This continues my effort at catching up on reminiscences and memories from over the summer 2025.
8/19/2025, Tuesday, 8:50 pm

It was a big day in the print shop. I worked with wood. Does that make me a woodworker? Dunno.
But… I faced my fears and actually used the full-sized table saw, not just my smaller type saw that I like to use. More power tools and experiments with a Vicks bit to countersink some screws and nuts into a board.
The day’s results – I turned an old crappy bench into a rolling table to put beside my presses. AND even made a carry board for another letterpress tool. And better yet, I still have all ten fingers! I’d call the day a success!

Figured it might help to add context on that “overcoming my fear” thing regarding the table saw.

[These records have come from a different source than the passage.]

===== src/rtl/read_pointer_empty.sv =====
// Read-domain pointer and status stage of an asynchronous FIFO.
// Keeps the read pointer in binary and Gray form, decodes the synchronised
// Gray write pointer, and produces empty, almost-empty, fill-count and a
// sticky underflow flag. Status flags are computed from next-state pointer
// values so a pop of the last word raises empty on the same edge.
module read_pointer_empty #(
    parameter int address_size       = 3,
    parameter int almost_empty_level = 1
) (
    input  logic                    read_clk,
    input  logic                    read_reset_n,
    input  logic                    read_increment,
    input  logic [address_size:0]   read_to_write_pointer,
    output logic [address_size-1:0] read_address,
    output logic [address_size:0]   read_pointer,
    output logic                    read_empty,
    output logic                    read_almost_empty,
    output logic [address_size:0]   read_count,
    output logic                    read_underflow
);

    localparam int PW = address_size + 1;
    localparam logic [PW-1:0] AE_LEVEL = PW'(almost_empty_level);

    logic [PW-1:0] rbin_q, rbin_d;
    logic [PW-1:0] rgray_q, rgray_d;
    logic          empty_q, empty_d;
    logic          almost_empty_q, almost_empty_d;
    logic [PW-1:0] count_q, count_d;
    logic          underflow_q, underflow_d;
    logic [PW-1:0] wbin;
    logic          read_accept;

    // Decode the synchronised Gray write pointer to binary (MSB-down XOR prefix).
    always_comb begin
        // NOTE: every combinational output gets a default first so no path
        // leaves it unassigned; otherwise synthesis infers a latch.
        wbin = '0;
        wbin[PW-1] = read_to_write_pointer[PW-1];
        for (int i = PW - 2; i >= 0; i--) begin
            wbin[i] = wbin[i+1] ^ read_to_write_pointer[i];
        end
    end

    // Next-state pointers and status flags, all derived from the advanced pointer.
    always_comb begin
        read_accept    = read_increment & ~empty_q;
        rbin_d         = rbin_q + PW'(read_accept);
        rgray_d        = (rbin_d >> 1) ^ rbin_d;
        empty_d        = (rgray_d == read_to_write_pointer);
        count_d        = wbin - rbin_d;
        almost_empty_d = (count_d <= AE_LEVEL);
        underflow_d    = underflow_q | (read_increment & empty_q);
    end

    // State register: pointers and flags, cleared asynchronously to the empty state.
    always_ff @(posedge read_clk or negedge read_reset_n) begin
        if (!read_reset_n) begin
            // NOTE: sequential state uses non-blocking assignments so every
            // register samples the pre-edge values of its neighbours.
            rbin_q         <= '0;
            rgray_q        <= '0;
            empty_q        <= 1'b1;
            almost_empty_q <= 1'b1;
            count_q        <= '0;
            underflow_q    <= 1'b0;
        end else begin
            rbin_q         <= rbin_d;
            rgray_q        <= rgray_d;
            empty_q        <= empty_d;
            almost_empty_q <= almost_empty_d;
            count_q        <= count_d;
            underflow_q    <= underflow_d;
        end
    end

    assign read_address      = rbin_q[address_size-1:0];
    assign read_pointer      = rgray_q;
    assign read_empty        = empty_q;
    assign read_almost_empty = almost_empty_q;
    assign read_count        = count_q;
    assign read_underflow    = underflow_q;

endmodule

At around 7 yrs old, I remember my dad – a concert pianist – was working in his wood shop which was in the lower level of the house. He came upstairs and had blood around his lips and his hand wrapped in a bloody rag. He grabbed the car keys with his good hand and told me to stay with my friend and tell mom (who was out with her friend) that he went to the hospital. Turns out he’d nearly cut off his left index finger with the radial arm saw. The entire episode pretty much traumatized me for life, and ironically probably helped steer me towards marrying men who could actually WORK around these tools without losing pieces of themselves.
Although radial arm saws are rarely used these days, the closest I have feared as a result of this is the table saw with its blade that sneaks up above the surface, out of sight for a brief moment just before it can cut your hand in half… if you do something stupid like my dad tried to do. So ever since that time as a child, I feel this irrational fear that immediately takes me back to that time.
So… I have to thank my husband Steve for encouraging me with the purchase of Hamilton Glider type saw that is basically a very small table saw (with a guard). I love that little saw and have used it for far more than type. It gave me a bit more confidence for being around such blades.
I know this is all entirely ironic since with the passing of each husband, I have become the sole owner of a huge woodworking shop, and have always been around large and dangerous power tools. When Keith or later Steve would be using those tools, I’d wait just outside of their view until they hit the red “stop” button for fear of distracting them and possibly suffering the fate my father did.
BTW, dad’s hand DID heal… though he never fully regained feeling in that finger, he still managed to play a mean piano.
So today, well, I marked up the board but could not fit it on the little type saw. I finally decided the time had come. I could do this… and I did! After nearly six decades.